There was also a discussion on the use of the new media in the screening process. Although most artists would not refuse new senses and special experiences, a sensitive artist would at least once carefully worry about the meaning of the work being reduced too easily if such new senses and special experiences come to stand for the work itself. This is especially true if the former involves the new media being received as a novelty and the latter yields to shallow preconceptions like war or division. Kwon’s works demonstrate unprecedented boldness in that they confront such issues face-to-face.
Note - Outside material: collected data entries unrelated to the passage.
### config.mk
export PLATFORM = sky130hd
export DESIGN_NAME = rle_rgba_pixel_decoder_top
export DESIGN_NICKNAME = d
export VERILOG_FILES = /design/src/design/rlepd_pkg.sv /design/src/design/rlepd_front.sv /design/src/design/rlepd_cmdq.sv /design/src/design/rlepd_back.sv /design/src/design/rle_rgba_pixel_decoder_top.sv
export VERILOG_INCLUDE_DIRS = /design/src /design/src/design
export SDC_FILE = /design/constraint.sdc
export NUM_CORES = 1
export LEC_CHECK = 0
export ABC_AREA = 1
export ABC_CLOCK_PERIOD_IN_PS = 3860
export BUFFER_PORTS_ARGS = -buffer_cell sky130_fd_sc_hd__buf_4
export CAP_MARGIN = 40
export CORE_ASPECT_RATIO = 1.75
export CORE_MARGIN = 1
export CORE_UTILIZATION = 35
export DETAILED_ROUTE_END_ITERATION = 16
export SLEW_MARGIN = 20
export SYNTH_ARGS = -nofsm -noshare
export SYNTH_HDL_FRONTEND = slang
export SYNTH_HIERARCHICAL = 1
export SYNTH_SLANG_ARGS = --single-unit
export TNS_END_PERCENT = 50
### constraint.sdc
create_clock -name clk -period 3.86 [get_ports clk]
set_input_delay 0.193 -clock clk [delete_from_list [all_inputs] [get_ports clk]]
set_output_delay 0.193 -clock clk [all_outputs]
set_load 0.02 [all_outputs]
### src/design/rle_rgba_pixel_decoder_top_defines.svh
// Assertion helpers for the RLE pixel decoder.
`ifndef RLE_RGBA_PIXEL_DECODER_TOP_DEFINES_SVH
`define RLE_RGBA_PIXEL_DECODER_TOP_DEFINES_SVH

// Same-cycle implication, sampled on clk, off while arst_n is low.
`define RLEPD_ASSERT_IMP(lbl, ante, cons, msg) \
	lbl: assert property (@(posedge clk) disable iff (!arst_n) (ante) |-> (cons)) \
		else $error(msg);

// Next-cycle implication, sampled on clk, off while arst_n is low.
`define RLEPD_ASSERT_NXT(lbl, ante, cons, msg) \
	lbl: assert property (@(posedge clk) disable iff (!arst_n) (ante) |=> (cons)) \
		else $error(msg);

`endif

### src/design/rlepd_pkg.sv
`default_nettype none

package rlepd_pkg;

	localparam logic [16:0] FRAME_PIXELS_RST = 17'd23040;
	localparam int unsigned CQ_DEPTH = 2;

	typedef enum logic [1:0] {
		ST_OK      = 2'd0,
		ST_OVERRUN = 2'd1,
		ST_TRUNC   = 2'd2,
		ST_SHORT   = 2'd3
	} status_t;

	// At most one command per accepted byte: a run, a literal pixel or a status-only close.
	typedef struct packed {
		logic [31:0] pixel;
		logic [7:0]  count;
		logic        frame_end;
		status_t     status;
	} cmd_t;

endpackage

`default_nettype wire

### src/design/rlepd_front.sv
`default_nettype none

module rlepd_front (
	input  wire logic          clk,
	input  wire logic          arst_n,
	input  wire logic [16:0]   frame_pixels,
	input  wire logic          in_valid,
	output logic               in_ready,
	input  wire logic [7:0]    data_byte,
	input  wire logic          last_byte,
	input  wire logic          q_full,
	output logic               q_push,
	output rlepd_pkg::cmd_t    q_cmd
);
	import rlepd_pkg::*;

	logic        err_q, err_n;
	logic        inpk_q, inpk_n;
	logic        run_q, run_n;
	logic [7:0]  left_q, left_n;
	logic [1:0]  bip_q, bip_n;
	logic [23:0] part_q, part_n;
	logic [16:0] pw_q, pw_n;

	logic        accept;
	logic [7:0]  hdr_count;
	logic [17:0] hdr_sum;
	logic        cmd_vld;
	cmd_t        cmd;

	assign in_ready = !q_full;
	assign accept   = in_valid && !q_full;
	assign hdr_count = {1'b0, data_byte[6:0]} + 8'd1;
	assign hdr_sum   = {1'b0, pw_q} + {10'd0, hdr_count};

	always_comb begin
		err_n   = err_q;
		inpk_n  = inpk_q;
		run_n   = run_q;
		left_n  = left_q;
		bip_n   = bip_q;
		part_n  = part_q;
		pw_n    = pw_q;
		cmd_vld = 1'b0;
		cmd     = '0;
		if (!err_q) begin
			if (!inpk_q) begin
				if (hdr_sum > {1'b0, frame_pixels}) begin
					err_n = 1'b1;
				end else begin
					inpk_n = 1'b1;
					run_n  = data_byte[7];
					left_n = hdr_count;
					bip_n  = 2'd0;
					part_n = '0;
				end
			end else if (bip_q != 2'd3) begin
				case (bip_q)
					2'd0: part_n[7:0]   = data_byte;
					2'd1: part_n[15:8]  = data_byte;
					default: part_n[23:16] = data_byte;
				endcase
				bip_n = bip_q + 2'd1;
			end else begin
				cmd_vld   = 1'b1;
				cmd.pixel = {data_byte, part_q};
				bip_n     = 2'd0;
				part_n    = '0;
				if (run_q) begin
					cmd.count = left_q;
					pw_n      = pw_q + {9'd0, left_q};
					left_n    = 8'd0;
					inpk_n    = 1'b0;
				end else begin
					cmd.count = 8'd1;
					pw_n      = pw_q + 17'd1;
					left_n    = left_q - 8'd1;
					inpk_n    = (left_q != 8'd1);
				end
			end
		end
		if (last_byte) begin
			cmd_vld       = 1'b1;
			cmd.frame_end = 1'b1;
			if (err_n) begin
				cmd.status = ST_OVERRUN;
			end else if (inpk_n) begin
				cmd.status = ST_TRUNC;
			end else if (pw_n != frame_pixels) begin
				cmd.status = ST_SHORT;
			end else begin
				cmd.status = ST_OK;
			end
			err_n  = 1'b0;
			inpk_n = 1'b0;
			run_n  = 1'b0;
			left_n = 8'd0;
			bip_n  = 2'd0;
			part_n = '0;
			pw_n   = '0;
		end
	end

	assign q_push = accept && cmd_vld;
	assign q_cmd  = cmd;

	always_ff @(posedge clk or negedge arst_n) begin
		if (!arst_n) begin
			err_q  <= 1'b0;
			inpk_q <= 1'b0;
			run_q  <= 1'b0;
			left_q <= '0;
			bip_q  <= '0;
			part_q <= '0;
			pw_q   <= '0;
		end else if (accept) begin
			err_q  <= err_n;
			inpk_q <= inpk_n;
			run_q  <= run_n;
			left_q <= left_n;
			bip_q  <= bip_n;
			part_q <= part_n;
			pw_q   <= pw_n;
		end
	end

endmodule

`default_nettype wire

### src/design/rlepd_cmdq.sv
`default_nettype none

module rlepd_cmdq (
	input  wire logic          clk,
	input  wire logic          arst_n,
	input  wire logic          push,
	input  rlepd_pkg::cmd_t    push_cmd,
	output logic               full,
	output logic               head_valid,
	output rlepd_pkg::cmd_t    head_cmd,
	input  wire logic          pop
);
	import rlepd_pkg::*;

	localparam int unsigned PW = (CQ_DEPTH > 1) ? $clog2(CQ_DEPTH) : 1;
	localparam int unsigned CW = $clog2(CQ_DEPTH + 1);

	cmd_t          mem_q [CQ_DEPTH];
	logic [PW-1:0] wr_q;
	logic [PW-1:0] rd_q;
	logic [CW-1:0] cnt_q;

	assign full       = (cnt_q == CW'(CQ_DEPTH));
	assign head_valid = (cnt_q != '0);
	assign head_cmd   = mem_q[rd_q];

	always_ff @(posedge clk) begin
		if (push) begin
			mem_q[wr_q] <= push_cmd;
		end
	end

	always_ff @(posedge clk or negedge arst_n) begin
		if (!arst_n) begin
			wr_q  <= '0;
			rd_q  <= '0;
			cnt_q <= '0;
		end else begin
			if (push) begin
				wr_q <= (wr_q == PW'(CQ_DEPTH - 1)) ? '0 : wr_q + PW'(1);
			end
			if (pop) begin
				rd_q <= (rd_q == PW'(CQ_DEPTH - 1)) ? '0 : rd_q + PW'(1);
			end
			if (push && !pop) begin
				cnt_q <= cnt_q + CW'(1);
			end else if (pop && !push) begin
				cnt_q <= cnt_q - CW'(1);
			end
		end
	end

endmodule

`default_nettype wire

### src/design/rlepd_back.sv
`default_nettype none

module rlepd_back (
	input  wire logic          clk,
	input  wire logic          arst_n,
	input  wire logic          q_valid,
	input  rlepd_pkg::cmd_t    q_cmd,
	output logic               q_pop,
	output logic               out_valid,
	input  wire logic          out_ready,
	output logic [31:0]        pixel_first,
	output logic [31:0]        pixel_second,
	output logic [1:0]         beat_pixels,
	output logic               frame_end,
	output logic [1:0]         status
);
	import rlepd_pkg::*;

	logic [7:0]  sent_q;
	logic        ovld_q;
	logic [31:0] pf_q;
	logic [31:0] ps_q;
	logic [1:0]  pc_q;
	logic        fe_q;
	logic [1:0]  st_q;

	logic [7:0]  remain;
	logic [1:0]  n;
	logic        final_beat;
	logic        emit;

	assign remain     = q_cmd.count - sent_q;
	assign n          = (remain >= 8'd2) ? 2'd2 : remain[1:0];
	assign final_beat = (remain <= 8'd2);
	assign emit       = q_valid && (!ovld_q || out_ready);
	assign q_pop      = emit && final_beat;

	always_ff @(posedge clk or negedge arst_n) begin
		if (!arst_n) begin
			sent_q <= '0;
			ovld_q <= 1'b0;
		end else begin
			if (emit) begin
				sent_q <= final_beat ? 8'd0 : sent_q + 8'd2;
				ovld_q <= 1'b1;
			end else if (out_ready) begin
				ovld_q <= 1'b0;
			end
		end
	end

	always_ff @(posedge clk) begin
		if (emit) begin
			pf_q <= (n != 2'd0) ? q_cmd.pixel : 32'd0;
			ps_q <= (n == 2'd2) ? q_cmd.pixel : 32'd0;
			pc_q <= n;
			fe_q <= q_cmd.frame_end && final_beat;
			st_q <= (q_cmd.frame_end && final_beat) ? q_cmd.status : ST_OK;
		end
	end

	assign out_valid    = ovld_q;
	assign pixel_first  = pf_q;
	assign pixel_second = ps_q;
	assign beat_pixels  = pc_q;
	assign frame_end    = fe_q;
	assign status       = st_q;

endmodule

`default_nettype wire

### src/design/rle_rgba_pixel_decoder_top.sv
// channel  | handshake            | payload
// ---------+----------------------+---------------------------------------------
// in       | in_valid / in_ready  | data_byte, last_byte
// out      | out_valid / out_ready| pixel_first, pixel_second, beat_pixels,
//          |                      | frame_end, status
// cfg      | cfg_valid / cfg_ready| cfg_data (frame_pixels)
//
// One input beat per cycle while the two-entry command queue has room.
// A run of n pixels leaves as ceil(n/2) output beats, one per cycle while
// out_ready is high; every other byte gives at most one beat. Input stalls
// once the queue is full. Reset clears all frame state; frame_pixels
// returns to 23040. cfg_ready is always high.
`default_nettype none
`include "rle_rgba_pixel_decoder_top_defines.svh"

module rle_rgba_pixel_decoder_top #(
	parameter int unsigned MAX_FRAME_PIXELS = 65536
) (
	input  wire logic        clk,
	input  wire logic        arst_n,
	input  wire logic        cfg_valid,
	output logic             cfg_ready,
	input  wire logic [16:0] cfg_data,
	input  wire logic        in_valid,
	output logic             in_ready,
	input  wire logic [7:0]  data_byte,
	input  wire logic        last_byte,
	output logic             out_valid,
	input  wire logic        out_ready,
	output logic [31:0]      pixel_first,
	output logic [31:0]      pixel_second,
	output logic [1:0]       beat_pixels,
	output logic             frame_end,
	output logic [1:0]       status
);
	import rlepd_pkg::*;

	localparam int unsigned FP_CAP   = (MAX_FRAME_PIXELS > 131071) ? 131071 : MAX_FRAME_PIXELS;
	localparam logic [16:0] FP_CAP_W = 17'(FP_CAP);

	logic [16:0] frame_pixels_q;
	logic        q_push;
	cmd_t        q_push_cmd;
	logic        q_full;
	logic        q_valid;
	cmd_t        q_head;
	logic        q_pop;

	assign cfg_ready = 1'b1;

	always_ff @(posedge clk or negedge arst_n) begin
		if (!arst_n) begin
			frame_pixels_q <= FRAME_PIXELS_RST;
		end else if (cfg_valid) begin
			frame_pixels_q <= (cfg_data > FP_CAP_W) ? FP_CAP_W : cfg_data;
		end
	end

	rlepd_front u_front (
		.clk          (clk),
		.arst_n       (arst_n),
		.frame_pixels (frame_pixels_q),
		.in_valid     (in_valid),
		.in_ready     (in_ready),
		.data_byte    (data_byte),
		.last_byte    (last_byte),
		.q_full       (q_full),
		.q_push       (q_push),
		.q_cmd        (q_push_cmd)
	);

	rlepd_cmdq u_cmdq (
		.clk        (clk),
		.arst_n     (arst_n),
		.push       (q_push),
		.push_cmd   (q_push_cmd),
		.full       (q_full),
		.head_valid (q_valid),
		.head_cmd   (q_head),
		.pop        (q_pop)
	);

	rlepd_back u_back (
		.clk          (clk),
		.arst_n       (arst_n),
		.q_valid      (q_valid),
		.q_cmd        (q_head),
		.q_pop        (q_pop),
		.out_valid    (out_valid),
		.out_ready    (out_ready),
		.pixel_first  (pixel_first),
		.pixel_second (pixel_second),
		.beat_pixels  (beat_pixels),
		.frame_end    (frame_end),
		.status       (status)
	);

	`RLEPD_ASSERT_IMP(a_empty_beat_ends_frame, out_valid && (beat_pixels == 2'd0), frame_end, "status-only beat without frame_end")
	`RLEPD_ASSERT_IMP(a_status_only_at_end, out_valid && (status != ST_OK), frame_end, "status set off frame_end")
	`RLEPD_ASSERT_IMP(a_full_has_head, q_full, q_valid, "queue full but empty")
	`RLEPD_ASSERT_NXT(a_pop_frees_slot, q_pop && !q_push, !q_full, "queue still full after pop")

endmodule

`default_nettype wire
The experience of the division is rendered through VR, but instead of collecting historical material or reconstructing the narrative, it focuses on unfamiliar senses and prevents the work from being reduced to a monotonous meaning.
Kwon has mainly worked in France so far, and it’s exciting to question how her works would be accepted in Korea, which is a country that is extremely susceptible and open to new media as well as a nation that is tremendously extreme in ideologies. Hopefully the DOOSAN Artist Award becomes a powerful impetus in Kwon’s thriving artistic practice.